Mycolic acid structure determines the fluidity of the mycobacterial cell wall.

The low permeability of the mycobacterial cell wall is thought to contribute to the well known resistance of mycobacteria to antibiotics and chemotherapeutic agents. We have used differential scanning calorimetry to demonstrate that the high temperature phase transition observed in purified cell walls, usually in the 60-70 degrees C range, suggestive of a lipid environment of extremely low fluidity, can also be observed in whole organisms and in cell walls from which much of the free lipids was removed by extraction with Triton X-114. A survey of seven mycobacterial species demonstrated that this high temperature transition was a general property of these organisms.

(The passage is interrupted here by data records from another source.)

### src/rtl/core/fdc_pkg.sv
// fdc_pkg: shared types and constants of the fir convolution engine
// used by fdc_front, fdc_back, fdc_checker and the fir_direct_convolution top level
`default_nettype none

package fdc_pkg;

  // default store depth and fixed field widths
  localparam int unsigned FDC_MAX_TAPS = 256;
  localparam int unsigned TAP_COUNT_W  = 9;
  localparam int unsigned TAP_INDEX_W  = 8;
  localparam int unsigned SAMPLE_W     = 16;
  localparam int unsigned ACTION_W     = 2;
  localparam int unsigned FRAC_BITS    = 15;
  localparam int unsigned PROD_W       = 2 * SAMPLE_W;

  // stream payload widths, tdata padded to whole bytes
  localparam int unsigned IN_TDATA_W  = ((TAP_INDEX_W + SAMPLE_W + 7) / 8) * 8;
  localparam int unsigned IN_TUSER_W  = ACTION_W;
  localparam int unsigned OUT_TDATA_W = ((SAMPLE_W + 7) / 8) * 8;
  localparam int unsigned OUT_TUSER_W = 1;

  // action codes carried on the input tuser
  typedef enum logic [ACTION_W-1:0] {
    ACT_LOAD_TAP    = 2'd0,
    ACT_PUSH_SAMPLE = 2'd1,
    ACT_PUSH_ZERO   = 2'd2,
    ACT_CLEAR       = 2'd3
  } action_e;

  // classified operations handed from front to back
  typedef enum logic [1:0] {
    OP_LOAD,
    OP_PUSH,
    OP_CLEAR
  } op_kind_e;

  typedef struct packed {
    op_kind_e                      kind;
    logic [TAP_INDEX_W-1:0]        tap_index;
    logic signed [SAMPLE_W-1:0]    value;
  } op_t;

  typedef struct packed {
    logic valid;
    op_t  op;
  } op_req_t;

  // back end sequencer states
  typedef enum logic [1:0] {
    BS_IDLE,
    BS_MAC,
    BS_OUT
  } back_state_e;

endpackage

`default_nettype wire

### src/rtl/core/fdc_front.sv
// fdc_front: accepts input words, classifies them into operations and queues them
// depends on fdc_pkg
`default_nettype none

module fdc_front #(
  parameter int unsigned MAX_TAPS = fdc_pkg::FDC_MAX_TAPS
) (
  input  wire logic                          clk_i,
  input  wire logic                          rst_ni,
  input  wire logic                          s_axis_tvalid,
  output      logic                          s_axis_tready,
  // [7:0] tap_index, [23:8] value
  input  wire logic [fdc_pkg::IN_TDATA_W-1:0] s_axis_tdata,
  // [1:0] action
  input  wire logic [fdc_pkg::IN_TUSER_W-1:0] s_axis_tuser,
  output      fdc_pkg::op_req_t               req_o,
  input  wire logic                          pop_i
);

  import fdc_pkg::*;

  localparam int unsigned QDEPTH = 2;

  op_t                    queue_q [QDEPTH];
  logic                   wr_ptr_q, wr_ptr_d;
  logic                   rd_ptr_q, rd_ptr_d;
  logic [1:0]             count_q, count_d;
  logic                   accept;
  logic                   keep;
  logic                   push;
  logic                   pop;
  op_t                    op_in;
  logic [TAP_INDEX_W-1:0] in_tap_index;
  logic [SAMPLE_W-1:0]    in_value;
  action_e                in_action;

  // unpack the word
  assign in_tap_index = s_axis_tdata[TAP_INDEX_W-1:0];
  assign in_value     = s_axis_tdata[TAP_INDEX_W +: SAMPLE_W];
  assign in_action    = action_e'(s_axis_tuser[ACTION_W-1:0]);

  assign s_axis_tready = (count_q != 2'(QDEPTH));
  assign accept        = s_axis_tvalid && s_axis_tready;

  // classify: out of range loads are dropped, zero pushes become pushes of zero
  always_comb begin
    keep            = 1'b1;
    op_in.kind      = OP_PUSH;
    op_in.tap_index = in_tap_index;
    op_in.value     = $signed(in_value);
    case (in_action)
      ACT_LOAD_TAP: begin
        op_in.kind = OP_LOAD;
        keep       = (32'(in_tap_index) < MAX_TAPS);
      end
      ACT_PUSH_SAMPLE: begin
        op_in.kind = OP_PUSH;
      end
      ACT_PUSH_ZERO: begin
        op_in.kind  = OP_PUSH;
        op_in.value = '0;
      end
      ACT_CLEAR: begin
        op_in.kind = OP_CLEAR;
      end
      default: begin
        keep = 1'b0;
      end
    endcase
  end

  assign push = accept && keep;
  assign pop  = pop_i && (count_q != 2'd0);

  // queue pointers and fill level
  always_comb begin
    wr_ptr_d = push ? ~wr_ptr_q : wr_ptr_q;
    rd_ptr_d = pop ? ~rd_ptr_q : rd_ptr_q;
    count_d  = count_q + 2'(push) - 2'(pop);
  end

  always_ff @(posedge clk_i or negedge rst_ni) begin
    if (!rst_ni) begin
      wr_ptr_q <= 1'b0;
      rd_ptr_q <= 1'b0;
      count_q  <= 2'd0;
    end else begin
      wr_ptr_q <= wr_ptr_d;
      rd_ptr_q <= rd_ptr_d;
      count_q  <= count_d;
    end
  end

  // queue entries
  always_ff @(posedge clk_i) begin
    if (push) begin
      queue_q[wr_ptr_q] <= op_in;
    end
  end

  assign req_o.valid = (count_q != 2'd0);
  assign req_o.op    = queue_q[rd_ptr_q];

endmodule

`default_nettype wire

### config.mk
export PLATFORM = sky130hd
export DESIGN_NAME = fdc_front
export DESIGN_NICKNAME = d
export VERILOG_FILES = /design/src/rtl/core/fdc_pkg.sv /design/src/rtl/core/fdc_front.sv
export SDC_FILE = /design/constraint.sdc
export NUM_CORES = 1
export LEC_CHECK = 0
export BUFFER_PORTS_ARGS = -buffer_cell sky130_fd_sc_hd__clkbuf_2
export CORE_MARGIN = 10
export CORE_UTILIZATION = 45
export CTS_BUF_LIST = sky130_fd_sc_hd__clkbuf_16
export CTS_CLUSTER_DIAMETER = 100
export DETAILED_ROUTE_END_ITERATION = 10
export GPL_TIMING_DRIVEN = 0
export PLACE_DENSITY = 0.7
export REMOVE_ABC_BUFFERS = 1
export SLEW_MARGIN = 15
export SYNTH_ARGS = -nofsm -noshare
export SYNTH_HDL_FRONTEND = slang
export SYNTH_SLANG_ARGS = --single-unit
### constraint.sdc
create_clock -name clk_i -period 3.3 [get_ports clk_i]
set_input_delay 0.66 -clock clk_i [delete_from_list [all_inputs] [get_ports clk_i]]
set_output_delay 0.66 -clock clk_i [all_outputs]
set_load 0.03 [all_outputs]
==> flow_summary.ini, run 1 <==
[synthesis]
yosys.area.top_type = edfxtp_1
synth_top_cells_by_area = edfxtp_1 (70%), mux2_1 (9.6%), dfrtp_1 (4.5%)
post_synth_num_cell_types = 20
synth_top_area_share_pct = 70.1
ys_ff_latch = 56
avgSynthCellArea_um2 = 18.3
yosys_warnings = 0
syn_inst = 122
syn_area_um2 = 2230
yosysSeqAreaShare_pct = 74.6

[global_route]
antenna_found_initial = 0
grt_pass1_vias = 1309
grt_start_max_net_pins = 28
grt_pass1_wl_um = 6470
groute.usage.overall_pct = 10.2
globalRouteOverflowTotal = 0

[power_and_ir_drop]
clkPwrFrac_pct = 19.7
ir_drop_uv = 445
p_comb_share_pct = 34.9
power_density_nw_per_um2 = 893
sw_frac_of_total_pct = 36.4
p_sw_uw = 886
p_leak_nw = 1.07
internal-power_mw = 1.55
power_frac_seq_pct = 45.4
power_mw = 2.43

[final_layout]
drive_gt1_share_pct = 39.9
syn2layout_area_growth_pct = 22.2
regArea_um2 = 1660
multi_input_area_um2 = 548
finalNetCount = 215
nFillCells = 404
diodes = 0

[drt]
wl_per_cell_um = 16.1
vias_per_cell = 4.73
drt_wl_total_um = 4010
vias = 1182
drtPass1Iterations = 4
ant_nets = 0
first_iter_violations = 53
drc = 0

[sta]
fin_crit_sh_pct = 70.6
tns_ns = 0
grt_setup_unrepaired = false
slew_headroom_pct = 47.5
setup_viol = 0
post-route-min-period_ns = 2.33
fmax_mhz = 429
skew_ns = 0.00502
maxSlewViolCount = 0
finalHoldViolCount = 0
worst_slew_pin_slew_ns = 0.786

[die]
die_w_um = 90.4
die-height_um = 90.4
num_io_pins = 58
start_util_pct = 46.9
die_area_um2 = 8170
fp-row-count = 25
coreArea_um2 = 4750

[critical_path]
critPathMaxFanout = 27
critPathSlowestCell = dfrtp_2
worst_ep_arrival_time_ns = 1.67
end_kind = primary output
worst_path_largest_cell_delay_ns = 0.78
setup.worst_path.start_class = register
cp_cell_sequence = mux2_2 -> clkbuf_2
cp_data_required_time_ns = 2.64
path_class = register to primary output

[place]
gp_congestion = 0.633
numPortBuffers = 57
place_hpwl_um = 2870

[clock_tree]
cts_made_buffers = 5
cts_sinks = 56
clkSlewWorstSetupHoldPaths_ns = 0.06
cts_tree = done
clkLatencyLatePin_ns = 0.28
post-cts-setup-buffers = 0
root_buffer = clkbuf_16
clockBufferDepth = 2
ctsHoldBuffers = 0
h-tree-depth = 2
cts_resized = 0

[job]
cap_violations = 0

[status]
outcome = completed

[min_path]
hp-class = primary input to async pin
## layout by cell type (no fill, tap or decap), drive strengths merged
master  synthesis  final
edfxtp         52     52
nand2           2      2
mux2           26     26
nor2b          16     16
clkinv          0      1
a311oi          2      2
ha              3      3
nor2            2      2
and4bb          1      1
dfrtp           4      4
clkbuf          1     62
or2             1      1
inv             2      4
and2b           1      1
and3            1      1
nand2b          1      1
xnor2           3      3
a21oi           1      1
## synthesized netlist by cell type
master and count:
a21oi_1 1, a311oi_1 1, a311oi_2 1, and2b_1 1, and3_2 1, and4bb_1 1
buf_2 3, clkbuf_1 1, dfrtp_1 4, edfxtp_1 52, ha_1 3, inv_1 2
mux2_1 19, mux2_2 7, nand2_1 2, nand2b_1 1, nor2_1 2, nor2b_1 16
or2_1 1, xnor2_1 3
## layer usage
layer	track usage, %	vias to the layer above	routed length (um)
li1	-	572	-
met1	9.83	569	1580
met2	18.3	36	2090
met3	5.15	5	295
met4	3.18	0	49
met5	0	-	0
## kinds of logic after synthesis
family                   share of synthesized area (%)
flip-flops                                        74.6
buffers and inverters                             1.18
XOR/XNOR                                          1.18
multiplexers                                      13.1
AO/OA/AOI/OAI                                     1.29
AND/OR/NAND/NOR                                   6.96
adder cells (fa/ha/maj)                           1.68
## path summary, 6_finish.rpt
path / start / to / slack, ns / cells past startpoint
setup reg to reg: count_q[0] / queue_q[0][2] / 1.55 / 3
setup / recovery: rd_ptr_q / req_o[5] / 0.97 / 2
hold / removal: rst_ni / count_q[0] / 0.17 / 1
max in group asynchronous: rst_ni / rd_ptr_q / 2.99 / 1
min in group clk_i: wr_ptr_q / wr_ptr_q / 0.55 / 1
hold reg to reg: wr_ptr_q / wr_ptr_q / 0.55 / 1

Cell walls isolated from two Corynebacterium species, which contain much shorter corynemycolic acids, displayed a much lower temperature transition, suggesting that the transition temperature was directly correlated to the length of mycolic acid. Methyl esters of mycolic acids were found to have a phase transition temperature that was linearly related to the amount of trans-mycolate. Both Mycobacterium avium and M. smegmatis responded to increasing growth temperature by increasing the proportion of trans-mycolate and displaying a correspondingly higher melting temperature. Whole cells of M. smegmatis grown at higher temperature allowed a less rapid influx of two lipophilic agents, norfloxacin and chenodeoxycholate. These results provide strong evidence that the nature of mycolic acid plays a crucial role in determining the fluidity and permeability of mycobacterial cell wall.